付き人がブーゲンビリアを介抱しようと近寄ってくる。しかしブーゲンビリアは助けを介せず、自力で立ち上がる。
「……なかなかのやり手のようだ。だが……これは私と彼女との問題だ。口を挟まないでもらえるか!」
騎士はそう言い放つ。しかし薫は腕組みをし、こういい返す。
「確かに、お前が告白に熱心なのはわかる……しかし、エレガントではないな」
「何ィ!?」
「人目も介さず声を荒げる男を好くやつがいるか?」
ブーゲンビリアは虚を突かれた思いであった――単純に、周りの人の言うことを気にしたことがなかったのである。

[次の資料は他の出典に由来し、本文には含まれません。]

**src/rtl/deserializador_com_align.sv**
```systemverilog
// Receive-side serial-to-parallel converter: hunts for the COM symbol bit by bit,
// confirms byte phase over LOCK_COUNT aligned COMs, then emits aligned data bytes.
module deserializador_com_align #(
  parameter logic [7:0] COM        = 8'hBC,
  parameter logic [7:0] IDL        = 8'h7C,
  parameter int         LOCK_COUNT = 4
) (
  input  logic       clk_32f,
  input  logic       reset,
  input  logic       serial_in,
  output logic [7:0] data_out,
  output logic       valid_out,
  output logic       byte_strobe,
  output logic       active
);

  localparam logic [3:0] LC = 4'(LOCK_COUNT);

  typedef enum logic [1:0] {
    SEARCH = 2'd0,
    SYNC   = 2'd1,
    LOCKED = 2'd2
  } state_t;

  state_t     r_state, w_state_nx;
  logic [7:0] r_sr, w_sr_next;
  logic [2:0] r_bit_cnt, w_bit_cnt_nx;
  logic [3:0] r_com_cnt, w_com_cnt_nx;
  logic [7:0] r_data, w_data_nx;
  logic       r_valid, w_valid_nx;
  logic       r_strobe, w_strobe_nx;
  logic       r_active, w_active_nx;
  logic       w_boundary, w_is_com, w_is_idl;

  assign w_sr_next  = {r_sr[6:0], serial_in};
  assign w_boundary = (r_bit_cnt == 3'd7);
  assign w_is_com   = (w_sr_next == COM);
  assign w_is_idl   = (w_sr_next == IDL);

  always_ff @(posedge clk_32f) begin
    if (!reset) begin
      r_state   <= SEARCH;
      r_sr      <= 8'h00;
      r_bit_cnt <= 3'd0;
      r_com_cnt <= 4'd0;
      r_data    <= 8'h00;
      r_valid   <= 1'b0;
      r_strobe  <= 1'b0;
      r_active  <= 1'b0;
    end else begin
      r_state   <= w_state_nx;
      r_sr      <= w_sr_next;
      r_bit_cnt <= w_bit_cnt_nx;
      r_com_cnt <= w_com_cnt_nx;
      r_data    <= w_data_nx;
      r_valid   <= w_valid_nx;
      r_strobe  <= w_strobe_nx;
      r_active  <= w_active_nx;
    end
  end

  always_comb begin
    w_state_nx   = r_state;
    w_bit_cnt_nx = r_bit_cnt + 3'd1;
    w_com_cnt_nx = r_com_cnt;
    w_data_nx    = r_data;
    w_valid_nx   = r_valid;
    w_strobe_nx  = 1'b0;
    w_active_nx  = r_active;
    case (r_state)
      SEARCH: begin
        // A COM match here anchors the byte phase: the next boundary is 8 bits on.
        w_bit_cnt_nx = 3'd0;
        if (w_is_com) begin
          w_com_cnt_nx = 4'd1;
          if (LC == 4'd1) begin
            w_state_nx  = LOCKED;
            w_active_nx = 1'b1;
          end else begin
            w_state_nx = SYNC;
          end
        end
      end
      SYNC: begin
        if (w_boundary) begin
          if (w_is_com) begin
            w_com_cnt_nx = r_com_cnt + 4'd1;
            if (r_com_cnt + 4'd1 == LC) begin
              w_state_nx  = LOCKED;
              w_active_nx = 1'b1;
            end
          end else begin
            w_com_cnt_nx = 4'd0;
            w_state_nx   = SEARCH;
          end
        end
      end
      LOCKED: begin
        w_active_nx = 1'b1;
        if (w_boundary) begin
          w_strobe_nx = 1'b1;
          if (w_is_com || w_is_idl) begin
            w_valid_nx = 1'b0;
          end else begin
            w_data_nx  = w_sr_next;
            w_valid_nx = 1'b1;
          end
        end
      end
      default: w_state_nx = SEARCH;
    endcase
  end

  assign data_out    = r_data;
  assign valid_out   = r_valid;
  assign byte_strobe = r_strobe;
  assign active      = r_active;

endmodule

```
--- config.mk ---
export PLATFORM = sky130hd
export DESIGN_NAME = boot_loader
export DESIGN_NICKNAME = d
export VERILOG_FILES = /design/src/rtl/boot_loader.sv
export SDC_FILE = /design/constraint.sdc
export NUM_CORES = 1
export LEC_CHECK = 0
export ABC_AREA = 0
export BUFFER_PORTS_ARGS = -buffer_cell sky130_fd_sc_hd__buf_2
export CAP_MARGIN = 20
export CELL_PAD_IN_SITES_DETAIL_PLACEMENT = 1
export CELL_PAD_IN_SITES_GLOBAL_PLACEMENT = 1
export CORE_ASPECT_RATIO = 0.8
export CORE_MARGIN = 2
export CORE_UTILIZATION = 33
export DETAILED_ROUTE_END_ITERATION = 16
export PLACE_DENSITY_LB_ADDON = 0.3
export SYNTH_ARGS = -nofsm -noshare
export SYNTH_HDL_FRONTEND = slang
export SYNTH_SLANG_ARGS = --single-unit
--- constraint.sdc ---
create_clock -name clk -period 4.1 [get_ports clk]
set_input_delay 0.82 -clock clk [delete_from_list [all_inputs] [get_ports clk]]
set_output_delay 0.82 -clock clk [all_outputs]
set_load 0.01 [all_outputs]
--- src/rtl/boot_loader.sv ---
// ============================================================================
// boot_loader : streams a counted, big-endian program image into instruction
//               memory one 32-bit word at a time, then releases the CPU.
// Revision    : 1.0
// ============================================================================
`default_nettype none

module boot_loader #(
    parameter int ADDR_W = 10
) (
    input  logic              clk,
    input  logic              reset,
    input  logic [7:0]        rx_data,
    input  logic              rx_valid,
    output logic              rx_ready,
    output logic              imem_we,
    output logic [ADDR_W-1:0] imem_addr,
    output logic [31:0]       imem_wdata,
    output logic              runCPU,
    output logic              busy,
    output logic              err
);

    // 33 bits so that DEPTH itself is representable for any ADDR_W <= 32
    localparam logic [32:0] c_DEPTH = 33'd1 << ADDR_W;

    typedef enum logic [3:0] {
        S_CNT_HI = 4'd0,
        S_CNT_LO = 4'd1,
        S_B0     = 4'd2,
        S_B1     = 4'd3,
        S_B2     = 4'd4,
        S_B3     = 4'd5,
        S_WRITE  = 4'd6,
        S_RUN    = 4'd7,
        S_ERR    = 4'd8
    } state_t;

    state_t             r_state;
    state_t             w_next;
    logic [7:0]         r_cnt_hi;
    logic [15:0]        r_n;
    logic [ADDR_W-1:0]  r_idx;
    logic [31:0]        r_asm;

    logic               w_accept;
    logic [15:0]        w_n_new;
    logic               w_last;

    assign w_accept = rx_valid & rx_ready;
    assign w_n_new  = {r_cnt_hi, rx_data};
    // r_n >= 1 whenever WRITE is reachable, so N-1 never underflows here
    assign w_last   = (33'(r_idx) == (33'(r_n) - 33'd1));

    always_comb begin
        w_next     = r_state;
        rx_ready   = 1'b0;
        imem_we    = 1'b0;
        runCPU     = 1'b0;
        busy       = 1'b1;
        err        = 1'b0;
        imem_addr  = r_idx;
        imem_wdata = r_asm;
        case (r_state)
            S_CNT_HI: begin
                rx_ready = 1'b1;
                if (w_accept) w_next = S_CNT_LO;
            end
            S_CNT_LO: begin
                rx_ready = 1'b1;
                if (w_accept) begin
                    if (w_n_new == 16'd0)                 w_next = S_RUN;
                    else if (33'(w_n_new) > c_DEPTH)      w_next = S_ERR;
                    else                                  w_next = S_B0;
                end
            end
            S_B0: begin
                rx_ready = 1'b1;
                if (w_accept) w_next = S_B1;
            end
            S_B1: begin
                rx_ready = 1'b1;
                if (w_accept) w_next = S_B2;
            end
            S_B2: begin
                rx_ready = 1'b1;
                if (w_accept) w_next = S_B3;
            end
            S_B3: begin
                rx_ready = 1'b1;
                if (w_accept) w_next = S_WRITE;
            end
            S_WRITE: begin
                imem_we = 1'b1;
                w_next  = w_last ? S_RUN : S_B0;
            end
            S_RUN: begin
                runCPU = 1'b1;
                busy   = 1'b0;
            end
            S_ERR: begin
                err  = 1'b1;
                busy = 1'b0;
            end
            default: w_next = S_CNT_HI;
        endcase
    end

    always_ff @(posedge clk) begin
        if (reset) begin
            r_state  <= S_CNT_HI;
            r_cnt_hi <= 8'd0;
            r_n      <= 16'd0;
            r_idx    <= '0;
            r_asm    <= 32'd0;
        end else begin
            r_state <= w_next;
            case (r_state)
                S_CNT_HI: if (w_accept) r_cnt_hi <= rx_data;
                S_CNT_LO: begin
                    if (w_accept) begin
                        r_n   <= w_n_new;
                        r_idx <= '0;
                    end
                end
                S_B0, S_B1, S_B2, S_B3: begin
                    if (w_accept) r_asm <= {r_asm[23:0], rx_data};
                end
                // Holding the index on the last word keeps N == DEPTH from wrapping
                S_WRITE: if (!w_last) r_idx <= r_idx + 1'b1;
                default: ;
            endcase
        end
    end

endmodule

`default_nettype wire

; ---- Word level (Yosys, flattened, before mapping)
; Cells that the tools add are included.
[word_totals]
reg_bits = 70
out_inout_bits = 47
wordCells = 55
[classes]
addsub = 2
order_cmp = 1
eq_ne = 16
n_mux = 18
bitwise = 2
n_reduce_logical = 11
[ops]
columns = cell, count
row1 = $eq 10x33->1, 1
row2 = $mux 4, 8
row3 = $pmux 4 s8, 1
row4 = $mux 10, 2
row5 = $pmux 10 s2, 1
row6 = $sub 16x1->17 const B, 1
row7 = $eq 4x3->1 const B, 4
row8 = $gt 16x11->1 const B, 1
row9 = $logic_not 16->1, 1
row10 = $ne 2x2->1 const B, 7
row11 = $add 10x1->10 const B, 1
row12 = $eq 4x2->1 const B, 2
row13 = $reduce_and 7->1, 1
row14 = $reduce_and 2->1, 3
row15 = $reduce_or 6->1, 1
row16 = $mux 1, 5
row17 = $eq 4x1->1 const B, 1
row18 = $eq 4x4->1 const B, 1
row19 = $logic_not 4->1, 1
row20 = $reduce_or 4->1, 1
row21 = $mux 3, 1
row22 = $reduce_and 3->1, 1
row23 = $reduce_bool 2->1, 1
row24 = $reduce_or 2->1, 1
row25 = other kinds (2), 2

; ---- Logic depth before layout (Yosys ltp)
[logic_depth]
word_depth = 6
ltp_mapped = 11
mapped_depth_nobuf = 9

; ---- Least setup slack after synthesis
; Ideal clock, no wire load.
[synth_timing]
path_type = register -> register
startpoint = register r_n[0]
endpoint = register r_idx[1] (netlist: imem_addr[1])
t_arrival_ns = 2.279
required_time_ns = 3.984
path_slack_ns = 1.705
path_stages_with_launch = 11
period_less_slack_ns = 2.395
path_cell_list = dfxtp_1 inv_1 ha_1 buf_4 or3b_1 o31a_2 a211oi_1 o22a_1 nand4_2 buf_2 a41o_1
[synth_between]
elab_chain_cells = 4
[synth_lines]
columns = item, line
row1 = "start, declared", 42  ; logic [15:0] r_n;
row2 = "start signal, assigned", 122  ; r_n <= w_n_new;
row3 = $sub 16x1->17, 53  ; assign w_last = (33'(r_idx) == (33'(r_n) - 33'd1));
row4 = $eq 10x33->1, 53
row5 = $ne 2x2->1 (no source line), -
row6 = $reduce_and 3->1 (no source line), -
row7 = "end signal, assigned", 130  ; S_WRITE: if (!w_last) r_idx <= r_idx + 1'b1;
row8 = "end, declared", 43  ; logic [ADDR_W-1:0] r_idx;
; Every way passes these cells.
; A chain may end at the register's enable or synchronous reset.

; ---- Final worst setup path
[layout_timing]
startpoint = register r_n[0]
endpoint = register r_state[0]
[layout_between]
elab_chain_cells = 4
[layout_lines]
columns = item, line
row1 = $sub 16x1->17, 53
row2 = $eq 10x33->1, 53
row3 = $mux 3, 95  ; w_next = w_last ? S_RUN : S_B0;
row4 = $pmux 4 s8, 64  ; case (r_state)
row5 = "end signal, assigned", 117  ; r_state <= w_next;
row6 = "end, declared", 39  ; state_t r_state;
; Every way passes these cells.

==> flow_metrics.env <==
export IMPL_outcome="finished, final reports clean"
export IMPL_ys_warn_count=0
export IMPL_leakage_nw=1.631
export IMPL_cts_sinks=70
export IMPL_path_cells="inv_1 -> ha_1 -> or3b_1 -> o31a_2 -> a211oi_1 -> o22a_1 -> nand4_2 -> or3_1 -> a21oi_1"
export IMPL_gp_congestion=0.8338
export IMPL_arrival_ns=3.19
export IMPL_nFillCells=1236
export IMPL_drt_antenna_violating_nets=0
export IMPL_power_internal_mw=1.299
export IMPL_required_ns=4.36
export IMPL_synth_avg_cell_area_sq_um=7.832
export IMPL_regArea_sq_mm=0.001401
export IMPL_grt_overflow_total=0
export IMPL_powerDensity_mw_per_mm2=432.7
export IMPL_first_pass_iters=4
export IMPL_initial_core_util=0.3431
export IMPL_track_usage=0.1771
export IMPL_hold_class="register to register"
export IMPL_maxCapViolCount=0
export IMPL_slowest_delay_ns=0.46
export IMPL_synth_top_cells_by_area="dfxtp_1, nand2_1, a21oi_1"
export IMPL_stdcell_count=612
export IMPL_netlist_top_cell_by_area="dfxtp_1"
export IMPL_route_detailed_wl_per_inst_um=15.19
export IMPL_power_switching_mw=0.4375
export IMPL_first_iter_violations=173
export IMPL_hpwl_mm=6.670
export IMPL_endpoint_kind="register"
export IMPL_syn_nets=441
export IMPL_grt_max_degree=58
export IMPL_grt_pass1_vias=3145
export IMPL_synthArstFlopShare=0
export IMPL_period_needed_ns=2.932
export IMPL_synth_commonest_cells="nand2_1, dfxtp_1, a21oi_1"
export IMPL_slew_viol_final=0
export IMPL_netlist_area_sq_mm=0.003352
export IMPL_synth_top_area_frac=0.4181
export IMPL_crit_path_start_kind="register"
export IMPL_hold_viol=0
export IMPL_setup_tns_final_ns=0
export IMPL_multi_input_area_sq_mm=0.001799
export IMPL_worstMarginPinSlew_ns=0.6799
export IMPL_cts_resized=0
export IMPL_synthCells=428
export IMPL_critPathSlowestCell="or3b_1"
export IMPL_place_ws_ns=1.189
export IMPL_antenna_found_initial=0
export IMPL_fmax_ghz=0.3411
export IMPL_synth_edf_count=0
export IMPL_yosysSeqAreaShare=0.4181
export IMPL_rows=32
export IMPL_drc=0
export IMPL_clkTransAtPathRegs_ns=0.06
export IMPL_seq_power_share=0.417
export IMPL_cts_root_buf="clkbuf_16"
export IMPL_dieArea_sq_mm=0.01098
export IMPL_ys_ff_latch=70
export IMPL_post_cts_setup_buffer_count=0
export IMPL_drt_total_wl_mm=9.297
export IMPL_avgViaCountPerCell=5.149
export IMPL_cts_buffers=9
export IMPL_worstSetupPathType="register to register"
export IMPL_whs_ns=0.4524
export IMPL_peakVddDrop_v=0.0002373
export IMPL_die_x_um=116.7
export IMPL_ys_flop_type="dfxtp_1"
export IMPL_pwr_share_comb=0.108
export IMPL_switching_share=0.2520
export IMPL_antenna_cells=0
export IMPL_syn2layout_area_growth_pct=19.71
export IMPL_nets=485
export IMPL_post_route_util=0.4107
export IMPL_insertion_delay_ns=0.32
export IMPL_skew_ns=0.004817
export IMPL_boundaryPins=58
export IMPL_timing_final_ws_setup_ns=1.168
export IMPL_layout_drive_gt1_share=0.1912
export IMPL_portBuffers=57
export IMPL_grt_pass1_wl_mm=15.42
export IMPL_cp_max_fo=15
export IMPL_relSlewSlack=0.5433
export IMPL_core_area_sq_mm=0.009769
export IMPL_fin_crit_sh=0.7151
export IMPL_synth_distinct_cells=56
export IMPL_rsz0062_at_grt="no"
export IMPL_ctsHoldBuffers=0
export IMPL_setup_viol=0
export IMPL_cts_tree="yes"
export IMPL_synth_most_common_cell="nand2_1"
export IMPL_die_y_um=94.15
export IMPL_clkPwrFrac=0.475
export IMPL_cts_buffer_depth=2
export IMPL_htree_num_levels=3
export IMPL_place_inst=597
export IMPL_num_vias=3151
## layout make-up
| cell class | count | share of cell area |
|---|---|---|
| clock buffers | 9 | 0.05613 |
| inverters | 4 | 0.003742 |
| repair buffers | 61 | 0.07858 |
| clock inverters | 6 | 0.02152 |
| multi-input cells | 326 | 0.4484 |
| flip-flops and latches | 70 | 0.3492 |
| well taps | 136 | 0.04241 |
## state kept, by name, indices dropped and copies added, names as in the netlist
register    cells
imem_addr      10
imem_wdata     32
r_cnt_hi        8
r_n            16
r_state         4
## layout by cell type (no fill, tap or decap), types with 8 or more instances in the layout
| cell type | netlist | routed |
|---|---|---|
| nor2_1 | 26 | 26 |
| xnor2_1 | 8 | 8 |
| mux2i_1 | 9 | 9 |
| dfxtp_1 | 70 | 70 |
| buf_2 | 1 | 57 |
| clkbuf_16 | 0 | 9 |
| nand3_1 | 8 | 8 |
| a21oi_1 | 59 | 59 |
| nor3_1 | 11 | 11 |
| nand2_1 | 117 | 117 |
## through the flow
stage / power [mW] / instance area (sq um)
2_1_floorplan: 0.8749 / 3352
3_3_place_gp: 0.9205 / 3701
3_5_place_dp: 0.9274 / 3701
4_1_cts: 1.749 / 4013
5_1_grt: 1.807 / 4013
6_report: 1.736 / 4013
## metal layers
metal  wire [um]  vias to the layer above  global-route usage
li1            -                     1568                   -
met1        4639                     1516              0.2473
met2        4214                       54              0.2794
met3         286                       13             0.02387
met4         156                        0             0.06078
met5           0                        -                   0
## path summary, 6_finish.rpt
| path | from | slack (ns) | endpoint | cells after the start |
|---|---|---|---|---|
| setup / recovery | r_n[0] | 1.17 | r_state[0] | 9 |
| hold / removal | imem_wdata[27] | 0.45 | imem_wdata[27] | 2 |
| setup reg to reg | r_n[0] | 1.17 | r_state[0] | 9 |
| hold reg to reg | imem_wdata[27] | 0.45 | imem_wdata[27] | 2 |
## worst max-delay path: cells and delay by family (launching register included)
kind | cells | cell delay [ns]
flip-flops | 1 | 0.36
AO/OA/AOI/OAI | 4 | 0.87
adder cells (fa/ha/maj) | 1 | 0.31
buffers and inverters | 1 | 0.07
AND/OR/NAND/NOR | 3 | 1.25
## power groups by stage
| stage | registers (mW) | logic [mW] | clock network, mW |
|---|---|---|---|
| after floorplan | 0.729 | 0.146 | 0 |
| after global placement | 0.737 | 0.184 | 0 |
| after detailed placement | 0.738 | 0.189 | 0 |
| after CTS | 0.723 | 0.190 | 0.836 |
| after global routing | 0.727 | 0.212 | 0.868 |
| final | 0.724 | 0.188 | 0.824 |
## kinds of logic after synthesis
logic type / count (synthesis) / share of synthesized area
compound gates: 94 / 0.1739
xor+xnor: 15 / 0.03919
buf+inv: 32 / 0.04516
fa+ha+maj: 2 / 0.007464
flops: 70 / 0.4181
mux: 10 / 0.03024
simple gates: 205 / 0.2859
Note: power is estimated with default switching activity, not from simulation.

彼女はそんな様子を見て、いや気づいてなかったのかと心の中で突っ込んでいた。
「貴族なんだったらエレガントに花を贈るとかそういうエレガントさが必要……そうではないか?」
「……そうかもしれない……だが、それでも!」
それでも、とマントをはためかせ叫ぶ。
「それでも! 男たるもの、当たって砕けるべし!」
「――くっ、男らしさ、だと?」
「そうだ!」
貴族的かっこよさと、その悠然とした男らしさに圧倒される薫。
ブーゲンビリアはなおも続ける。
「私は一心に彼女を幸せにしたいと思っている。そのために何度心が砕けても立ち向かう。それが男であり、騎士であるというものだ!」
そういうと、彼は腰の剣を取り、勢いよく――振る!
「『風よ! 舞いたまえ!』」
空気の切れる鋭い音が響く。何か危険なものを察知した薫は足を動かそうとしたが、遅い。
一瞬にして、薫の頬が切れた。
「これは……鎌鼬!」
「そうだ、私は風を操る加護を持っている。立ち向かうならば……」
二人はにらみ合い、緊迫した空気が間に流れる――
しかし、その時。
「止めてください! こんな街中で争わないでください!」
ディアナは一歩踏み出し声をあげる。
騎士は彼女をじっと見つめ、そしてい言う。
「止めて下さるな! あなたはこの男の雄姿を目に焼き付けてさえくれればいい!」
「戦うとしても……無法の戦いをするつもりですか! せめて、ふさわしい場を!」
「……え?」
薫は彼女の方を見る。しかしディアナの顔は、まさに真剣なまなざしだった。
「ふさわしい場、すなわち決闘という事か……それで勝った方が彼女をいただく! そういうことだな!」
「ええ、それでもし負けたらこれから一切こういうことをなさないように」
「ふっいいだろう、騎士として――男として誓う」
「えー……」
あまり乗り気ではない薫。騎士はその顔を一瞥すると、にやりと笑いだす。
「ほう、貴様は不満か?」
「不満ではないが、受けるメリットがない」
「ほう、だが否とは言わせんぞ。貴様に身を案じる気があるのならば」
「なんだと?」
「我が純白の衣装を汚した事……本来なら即座に殺されても文句は言えんぞ? 貴族の誇りを汚した事は果ては国王への不敬罪にもあたりかねない……だが、決闘よなれば話は別だ。騎士の誇りをかけるならこの罪、許されるであろう」
「……」
「誇りがあるなら、男として女を守る気概があるなら……それを奪う男に立ち向かう勇気もあるはずだ。まさかないと言わんだろうな?」
薫は詰め寄られる。その気迫に圧倒され、さらにディアナからも真剣なまなざしが突き刺さっている。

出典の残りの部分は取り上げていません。